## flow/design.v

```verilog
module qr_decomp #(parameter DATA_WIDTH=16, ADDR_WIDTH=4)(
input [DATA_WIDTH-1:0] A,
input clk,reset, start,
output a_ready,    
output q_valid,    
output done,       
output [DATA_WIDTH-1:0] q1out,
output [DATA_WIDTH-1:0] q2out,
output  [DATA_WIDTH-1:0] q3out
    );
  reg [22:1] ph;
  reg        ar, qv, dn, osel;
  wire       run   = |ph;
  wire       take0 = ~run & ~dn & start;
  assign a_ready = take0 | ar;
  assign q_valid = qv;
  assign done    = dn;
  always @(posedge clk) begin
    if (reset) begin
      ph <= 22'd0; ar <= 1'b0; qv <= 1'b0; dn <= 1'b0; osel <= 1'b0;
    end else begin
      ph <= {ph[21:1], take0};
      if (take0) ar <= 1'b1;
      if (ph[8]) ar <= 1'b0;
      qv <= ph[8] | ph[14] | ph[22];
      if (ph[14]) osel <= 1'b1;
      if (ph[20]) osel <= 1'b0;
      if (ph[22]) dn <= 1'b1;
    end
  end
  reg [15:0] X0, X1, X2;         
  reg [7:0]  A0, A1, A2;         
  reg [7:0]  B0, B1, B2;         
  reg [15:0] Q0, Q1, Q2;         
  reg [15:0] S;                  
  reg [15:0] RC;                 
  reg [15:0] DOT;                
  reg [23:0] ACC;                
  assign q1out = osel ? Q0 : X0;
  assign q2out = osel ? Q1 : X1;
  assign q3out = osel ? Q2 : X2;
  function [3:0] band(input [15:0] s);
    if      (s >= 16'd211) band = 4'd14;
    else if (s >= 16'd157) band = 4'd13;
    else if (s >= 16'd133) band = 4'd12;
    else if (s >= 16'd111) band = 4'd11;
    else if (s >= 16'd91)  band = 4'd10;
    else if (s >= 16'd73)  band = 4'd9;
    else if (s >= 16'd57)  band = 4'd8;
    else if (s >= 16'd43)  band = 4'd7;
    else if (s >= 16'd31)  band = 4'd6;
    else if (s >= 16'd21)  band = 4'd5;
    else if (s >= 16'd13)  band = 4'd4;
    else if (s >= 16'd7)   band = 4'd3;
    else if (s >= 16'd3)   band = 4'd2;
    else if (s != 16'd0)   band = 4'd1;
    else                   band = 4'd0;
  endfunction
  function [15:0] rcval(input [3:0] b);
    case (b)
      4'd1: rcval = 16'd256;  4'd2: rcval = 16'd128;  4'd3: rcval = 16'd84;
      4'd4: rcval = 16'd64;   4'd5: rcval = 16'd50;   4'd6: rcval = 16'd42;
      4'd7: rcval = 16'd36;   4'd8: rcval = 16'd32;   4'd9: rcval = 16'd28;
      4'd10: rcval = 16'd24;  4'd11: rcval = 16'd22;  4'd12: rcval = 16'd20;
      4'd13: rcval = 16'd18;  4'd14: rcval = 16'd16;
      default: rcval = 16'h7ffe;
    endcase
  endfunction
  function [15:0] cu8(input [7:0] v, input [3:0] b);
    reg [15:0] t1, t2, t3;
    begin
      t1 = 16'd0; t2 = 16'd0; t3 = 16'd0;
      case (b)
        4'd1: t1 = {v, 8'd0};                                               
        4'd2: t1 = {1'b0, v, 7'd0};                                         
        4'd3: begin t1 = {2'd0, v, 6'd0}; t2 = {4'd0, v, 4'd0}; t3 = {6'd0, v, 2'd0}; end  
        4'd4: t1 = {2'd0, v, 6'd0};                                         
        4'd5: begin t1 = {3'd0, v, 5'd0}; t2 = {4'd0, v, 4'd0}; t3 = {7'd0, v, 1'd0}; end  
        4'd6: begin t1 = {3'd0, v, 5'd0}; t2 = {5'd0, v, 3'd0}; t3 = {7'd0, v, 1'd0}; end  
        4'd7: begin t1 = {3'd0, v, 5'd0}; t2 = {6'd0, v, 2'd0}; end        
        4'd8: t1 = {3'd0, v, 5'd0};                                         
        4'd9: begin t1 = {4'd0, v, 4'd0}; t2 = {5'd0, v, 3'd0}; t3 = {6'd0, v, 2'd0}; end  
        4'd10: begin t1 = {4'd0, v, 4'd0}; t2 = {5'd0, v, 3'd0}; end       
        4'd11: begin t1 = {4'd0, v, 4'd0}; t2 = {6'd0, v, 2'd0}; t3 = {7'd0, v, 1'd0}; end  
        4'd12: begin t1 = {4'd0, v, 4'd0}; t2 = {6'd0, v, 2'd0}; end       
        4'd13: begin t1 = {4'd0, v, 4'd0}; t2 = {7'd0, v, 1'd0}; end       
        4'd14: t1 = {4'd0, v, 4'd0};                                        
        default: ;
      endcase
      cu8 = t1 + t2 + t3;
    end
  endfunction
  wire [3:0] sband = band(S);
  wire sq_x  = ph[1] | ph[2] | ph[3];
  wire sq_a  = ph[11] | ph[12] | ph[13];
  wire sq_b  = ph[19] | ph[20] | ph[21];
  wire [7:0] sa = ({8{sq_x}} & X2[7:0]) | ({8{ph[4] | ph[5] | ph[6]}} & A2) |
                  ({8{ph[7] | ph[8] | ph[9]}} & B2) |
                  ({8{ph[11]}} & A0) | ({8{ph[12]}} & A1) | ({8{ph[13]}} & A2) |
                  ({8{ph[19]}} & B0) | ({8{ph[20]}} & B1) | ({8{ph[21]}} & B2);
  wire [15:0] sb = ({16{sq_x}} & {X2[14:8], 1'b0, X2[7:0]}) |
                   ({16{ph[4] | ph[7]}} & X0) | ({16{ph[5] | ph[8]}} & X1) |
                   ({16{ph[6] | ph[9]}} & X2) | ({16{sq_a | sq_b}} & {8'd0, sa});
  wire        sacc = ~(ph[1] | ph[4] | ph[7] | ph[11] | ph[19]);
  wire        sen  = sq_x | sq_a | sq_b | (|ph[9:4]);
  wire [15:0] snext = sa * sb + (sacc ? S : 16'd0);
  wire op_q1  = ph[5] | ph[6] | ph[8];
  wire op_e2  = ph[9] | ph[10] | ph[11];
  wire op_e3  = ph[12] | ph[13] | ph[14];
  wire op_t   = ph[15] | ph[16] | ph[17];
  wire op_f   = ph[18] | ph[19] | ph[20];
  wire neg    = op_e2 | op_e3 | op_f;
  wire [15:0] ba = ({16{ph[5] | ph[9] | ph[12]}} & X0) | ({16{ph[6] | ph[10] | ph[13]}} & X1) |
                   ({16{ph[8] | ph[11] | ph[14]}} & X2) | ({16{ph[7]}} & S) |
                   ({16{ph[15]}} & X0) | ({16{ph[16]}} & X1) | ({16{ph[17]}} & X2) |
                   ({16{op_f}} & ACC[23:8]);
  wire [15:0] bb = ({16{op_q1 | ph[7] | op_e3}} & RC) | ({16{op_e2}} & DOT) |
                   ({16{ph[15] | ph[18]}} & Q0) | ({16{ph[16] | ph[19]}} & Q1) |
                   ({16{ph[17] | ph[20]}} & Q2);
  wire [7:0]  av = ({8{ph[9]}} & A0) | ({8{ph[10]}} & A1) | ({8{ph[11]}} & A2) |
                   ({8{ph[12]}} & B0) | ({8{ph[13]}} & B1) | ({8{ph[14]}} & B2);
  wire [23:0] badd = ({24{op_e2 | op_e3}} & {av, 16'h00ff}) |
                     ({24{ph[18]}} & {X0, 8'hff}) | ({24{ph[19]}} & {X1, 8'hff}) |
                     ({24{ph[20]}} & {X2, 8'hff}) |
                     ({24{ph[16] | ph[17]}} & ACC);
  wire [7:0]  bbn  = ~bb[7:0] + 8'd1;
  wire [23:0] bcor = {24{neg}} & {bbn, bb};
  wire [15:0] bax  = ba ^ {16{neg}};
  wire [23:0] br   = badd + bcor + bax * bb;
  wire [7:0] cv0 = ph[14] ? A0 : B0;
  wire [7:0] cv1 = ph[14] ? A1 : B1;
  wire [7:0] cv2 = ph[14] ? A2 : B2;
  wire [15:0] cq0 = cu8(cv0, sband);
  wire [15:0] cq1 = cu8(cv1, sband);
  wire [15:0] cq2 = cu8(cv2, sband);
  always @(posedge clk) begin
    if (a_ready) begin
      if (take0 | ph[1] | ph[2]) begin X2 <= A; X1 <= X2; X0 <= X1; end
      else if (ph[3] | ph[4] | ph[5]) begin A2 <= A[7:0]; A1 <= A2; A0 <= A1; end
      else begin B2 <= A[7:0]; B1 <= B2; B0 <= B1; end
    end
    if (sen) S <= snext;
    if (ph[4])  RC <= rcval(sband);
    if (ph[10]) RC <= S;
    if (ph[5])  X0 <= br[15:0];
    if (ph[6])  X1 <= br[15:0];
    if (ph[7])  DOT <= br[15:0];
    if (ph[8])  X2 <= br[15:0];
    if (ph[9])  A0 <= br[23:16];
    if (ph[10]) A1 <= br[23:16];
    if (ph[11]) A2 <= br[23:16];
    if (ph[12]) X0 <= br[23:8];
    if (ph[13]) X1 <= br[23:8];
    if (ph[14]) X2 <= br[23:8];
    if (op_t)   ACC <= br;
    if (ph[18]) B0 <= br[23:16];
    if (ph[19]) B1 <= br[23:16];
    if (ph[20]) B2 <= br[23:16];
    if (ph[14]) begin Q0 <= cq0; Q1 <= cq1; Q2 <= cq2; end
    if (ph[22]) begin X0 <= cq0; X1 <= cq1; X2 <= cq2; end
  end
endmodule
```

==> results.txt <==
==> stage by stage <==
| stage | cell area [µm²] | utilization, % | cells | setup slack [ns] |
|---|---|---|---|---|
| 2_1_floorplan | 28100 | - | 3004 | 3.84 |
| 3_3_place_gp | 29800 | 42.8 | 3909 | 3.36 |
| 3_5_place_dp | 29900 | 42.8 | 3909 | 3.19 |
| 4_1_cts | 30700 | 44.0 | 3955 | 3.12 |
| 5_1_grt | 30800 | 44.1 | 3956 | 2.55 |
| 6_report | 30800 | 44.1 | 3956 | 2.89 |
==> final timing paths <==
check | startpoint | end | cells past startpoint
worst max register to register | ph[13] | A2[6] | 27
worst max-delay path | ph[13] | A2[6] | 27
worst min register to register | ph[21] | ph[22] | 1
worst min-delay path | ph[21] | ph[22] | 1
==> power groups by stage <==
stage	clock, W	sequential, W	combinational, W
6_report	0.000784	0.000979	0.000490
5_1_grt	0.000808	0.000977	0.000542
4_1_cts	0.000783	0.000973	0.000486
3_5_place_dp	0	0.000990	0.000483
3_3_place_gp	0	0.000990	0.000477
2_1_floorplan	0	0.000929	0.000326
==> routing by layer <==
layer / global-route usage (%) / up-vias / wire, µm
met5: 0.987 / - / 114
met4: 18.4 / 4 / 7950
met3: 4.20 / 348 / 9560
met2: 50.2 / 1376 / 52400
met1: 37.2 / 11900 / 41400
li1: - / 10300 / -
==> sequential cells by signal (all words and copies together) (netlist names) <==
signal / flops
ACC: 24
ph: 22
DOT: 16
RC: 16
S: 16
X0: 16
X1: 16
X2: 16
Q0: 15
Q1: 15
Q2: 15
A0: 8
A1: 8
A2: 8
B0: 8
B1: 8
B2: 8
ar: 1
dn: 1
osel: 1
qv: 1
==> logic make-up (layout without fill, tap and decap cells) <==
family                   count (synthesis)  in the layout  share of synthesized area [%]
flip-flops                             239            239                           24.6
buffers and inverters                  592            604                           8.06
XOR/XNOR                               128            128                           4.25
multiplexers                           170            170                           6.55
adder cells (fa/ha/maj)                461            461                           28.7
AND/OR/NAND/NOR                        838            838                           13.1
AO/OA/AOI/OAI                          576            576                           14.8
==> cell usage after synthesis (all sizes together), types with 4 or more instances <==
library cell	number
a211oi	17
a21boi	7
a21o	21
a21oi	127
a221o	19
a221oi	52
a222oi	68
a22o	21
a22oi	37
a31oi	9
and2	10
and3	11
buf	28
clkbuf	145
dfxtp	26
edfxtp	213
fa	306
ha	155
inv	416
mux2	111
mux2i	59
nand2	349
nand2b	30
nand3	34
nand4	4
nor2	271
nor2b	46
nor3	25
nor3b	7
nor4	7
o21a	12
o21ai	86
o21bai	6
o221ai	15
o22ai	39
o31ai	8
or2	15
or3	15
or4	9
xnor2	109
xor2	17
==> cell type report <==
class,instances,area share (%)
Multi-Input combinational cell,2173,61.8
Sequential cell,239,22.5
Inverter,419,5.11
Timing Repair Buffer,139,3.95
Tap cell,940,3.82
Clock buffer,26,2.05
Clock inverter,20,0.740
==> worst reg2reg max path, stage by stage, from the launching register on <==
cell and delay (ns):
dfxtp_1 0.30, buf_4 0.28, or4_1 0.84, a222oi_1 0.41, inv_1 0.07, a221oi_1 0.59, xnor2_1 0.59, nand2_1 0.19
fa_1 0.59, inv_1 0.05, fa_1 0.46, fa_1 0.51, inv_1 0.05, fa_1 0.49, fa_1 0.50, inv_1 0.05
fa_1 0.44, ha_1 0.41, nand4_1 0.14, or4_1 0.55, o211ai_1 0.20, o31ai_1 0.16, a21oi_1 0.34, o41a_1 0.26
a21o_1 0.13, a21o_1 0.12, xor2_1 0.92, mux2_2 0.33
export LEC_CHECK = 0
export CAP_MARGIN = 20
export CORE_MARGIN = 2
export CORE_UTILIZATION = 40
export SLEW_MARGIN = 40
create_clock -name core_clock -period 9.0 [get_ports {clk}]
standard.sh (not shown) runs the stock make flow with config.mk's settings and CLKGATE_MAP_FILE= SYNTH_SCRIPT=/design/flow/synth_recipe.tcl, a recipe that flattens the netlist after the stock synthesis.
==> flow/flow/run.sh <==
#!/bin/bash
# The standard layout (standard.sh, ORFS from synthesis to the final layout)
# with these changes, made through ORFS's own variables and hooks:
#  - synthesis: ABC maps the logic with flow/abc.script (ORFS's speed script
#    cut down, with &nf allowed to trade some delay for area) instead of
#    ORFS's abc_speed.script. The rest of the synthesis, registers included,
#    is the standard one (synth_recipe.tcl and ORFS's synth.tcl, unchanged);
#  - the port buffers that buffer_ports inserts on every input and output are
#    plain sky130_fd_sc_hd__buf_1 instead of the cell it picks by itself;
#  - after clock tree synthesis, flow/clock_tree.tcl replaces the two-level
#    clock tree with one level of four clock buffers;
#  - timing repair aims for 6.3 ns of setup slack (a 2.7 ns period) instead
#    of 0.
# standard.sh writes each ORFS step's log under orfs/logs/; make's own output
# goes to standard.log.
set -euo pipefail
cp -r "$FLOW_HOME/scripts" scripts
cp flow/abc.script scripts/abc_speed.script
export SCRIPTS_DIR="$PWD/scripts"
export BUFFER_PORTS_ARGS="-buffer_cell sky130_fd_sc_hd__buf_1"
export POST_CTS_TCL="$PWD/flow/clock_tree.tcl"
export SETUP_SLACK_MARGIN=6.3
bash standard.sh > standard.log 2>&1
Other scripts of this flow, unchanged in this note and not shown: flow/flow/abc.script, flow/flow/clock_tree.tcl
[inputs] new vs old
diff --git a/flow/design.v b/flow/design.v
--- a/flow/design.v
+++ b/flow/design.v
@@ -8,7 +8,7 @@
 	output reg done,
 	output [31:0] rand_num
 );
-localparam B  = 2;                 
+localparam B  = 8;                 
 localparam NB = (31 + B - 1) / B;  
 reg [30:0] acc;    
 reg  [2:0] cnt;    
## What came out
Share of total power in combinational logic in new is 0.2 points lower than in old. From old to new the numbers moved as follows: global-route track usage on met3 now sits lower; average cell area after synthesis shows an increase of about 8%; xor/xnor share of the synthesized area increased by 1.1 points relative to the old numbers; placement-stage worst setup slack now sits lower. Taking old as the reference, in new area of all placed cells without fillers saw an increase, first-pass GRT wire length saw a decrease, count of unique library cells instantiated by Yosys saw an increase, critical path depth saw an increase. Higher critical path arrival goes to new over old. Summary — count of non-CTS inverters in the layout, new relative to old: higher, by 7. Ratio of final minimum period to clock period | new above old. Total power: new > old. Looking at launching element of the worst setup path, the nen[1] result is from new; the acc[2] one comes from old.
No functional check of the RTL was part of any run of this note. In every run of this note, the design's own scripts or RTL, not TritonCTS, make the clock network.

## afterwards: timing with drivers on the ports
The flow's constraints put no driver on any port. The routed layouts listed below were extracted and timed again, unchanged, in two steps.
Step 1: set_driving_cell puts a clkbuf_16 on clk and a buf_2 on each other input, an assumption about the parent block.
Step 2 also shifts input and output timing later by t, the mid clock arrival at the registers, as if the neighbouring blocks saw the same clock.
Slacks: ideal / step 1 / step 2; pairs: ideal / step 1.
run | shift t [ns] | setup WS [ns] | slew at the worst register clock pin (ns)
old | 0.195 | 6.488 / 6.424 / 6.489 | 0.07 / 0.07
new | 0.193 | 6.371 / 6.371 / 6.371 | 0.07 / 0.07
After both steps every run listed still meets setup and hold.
Context: an optimization exercise on an open-source flow, tuned for small area, a short achievable clock period and few clock cycles per item. The choices shown serve that exercise and are no tape-out recipe. No run shown here included a check of the RTL's function; only the layout flow was run. Power figures rest on the tool's default switching activity, not on a simulated workload.

### design.v
module cordic #(
    parameter int Width = 16
) (
    input  logic             clk_i,
    input  logic             rst_i,
    input  logic             start_cordic_i,
    input  logic [Width-1:0] x0_i,
    input  logic [Width-1:0] y0_i,
    input  logic [Width-1:0] z0_i,
    output logic [Width-1:0] xn_o,
    output logic [Width-1:0] yn_o,
    output logic [Width-1:0] zn_o,
    output logic             done_tick_cordic_o
);
  function automatic logic [15:0] atan(input logic [3:0] i);
    case (i)
      4'd0: atan = 16'h2D00;
      4'd1: atan = 16'h1A91;
      4'd2: atan = 16'h0E09;
      4'd3: atan = 16'h0720;
      4'd4: atan = 16'h0394;
      4'd5: atan = 16'h01CA;
      4'd6: atan = 16'h00E5;
      4'd7: atan = 16'h0073;
      4'd8: atan = 16'h0039;
      4'd9: atan = 16'h001D;
      4'd10: atan = 16'h000E;
      4'd11: atan = 16'h0007;
      4'd12: atan = 16'h0004;
      4'd13: atan = 16'h0002;
      4'd14: atan = 16'h0001;
      default: atan = 16'h0000;
    endcase
  endfunction
  logic [15:0] x_q, y_q, z_q;
  logic        busy_q;   
  logic        done_q;
  logic neg;
  assign neg = z_q[15];
  logic [15:0] xi, yi;   
  assign xi = x_q ^ {16{neg}};
  assign yi = y_q ^ {16{~neg}};
  logic [15:0] xs, ys, az;
  logic [14:0] it_q;   
  logic        last;
  assign last = it_q[14];
  always_comb begin
    xs = 16'd0;
    ys = 16'd0;
    az = 16'd0;
    for (int i = 0; i < 15; i++) begin
      xs = xs | ({16{it_q[i]}} & 16'($signed(xi) >>> i));
      ys = ys | ({16{it_q[i]}} & 16'($signed(yi) >>> i));
      az = az | ({16{it_q[i]}} & atan(i));
    end
  end
  logic [15:0] x_d, y_d, z_d, azi;
  logic        cx, cy, cz;
  assign cx  = ~neg & busy_q;
  assign cy  = neg & busy_q;
  assign cz  = ~neg & busy_q;
  assign azi = az ^ {16{~neg & busy_q}};
  logic [16:0] x_s;
  assign x_s = {x_q, 1'b1} + {ys, cx};
  assign x_d = x_s[16:1];
  logic [16:0] y_s;
  assign y_s = {y_q, 1'b1} + {xs, cy};
  assign y_d = y_s[16:1];
  logic [16:0] z_s;
  assign z_s = {z_q, 1'b1} + {azi, cz};
  assign z_d = z_s[16:1];
  always_ff @(posedge clk_i) begin
    if (start_cordic_i) begin
      x_q <= x0_i;
      y_q <= y0_i;
      z_q <= z0_i;
    end else begin
      x_q <= x_d;
      y_q <= y_d;
      z_q <= z_d;
    end
  end
  always_ff @(posedge clk_i, posedge rst_i) begin
    if (rst_i) begin
      it_q   <= 15'd0;
      busy_q <= 1'b0;
      done_q <= 1'b0;
    end else begin
      it_q   <= start_cordic_i ? 15'd1 : {it_q[13:0], 1'b0};
      busy_q <= start_cordic_i || (busy_q && !last);
      done_q <= busy_q && last && !start_cordic_i;
    end
  end
  assign xn_o = x_q;
  assign yn_o = y_q;
  assign zn_o = z_q;
  assign done_tick_cordic_o = done_q;
endmodule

——

Problem: Each line that contains the string "rcval" should be copied from the data above.

Exercise solution:
  function [15:0] rcval(input [3:0] b);
      4'd1: rcval = 16'd256;  4'd2: rcval = 16'd128;  4'd3: rcval = 16'd84;
      4'd4: rcval = 16'd64;   4'd5: rcval = 16'd50;   4'd6: rcval = 16'd42;
      4'd7: rcval = 16'd36;   4'd8: rcval = 16'd32;   4'd9: rcval = 16'd28;
      4'd10: rcval = 16'd24;  4'd11: rcval = 16'd22;  4'd12: rcval = 16'd20;
      4'd13: rcval = 16'd18;  4'd14: rcval = 16'd16;
      default: rcval = 16'h7ffe;
    if (ph[4])  RC <= rcval(sband);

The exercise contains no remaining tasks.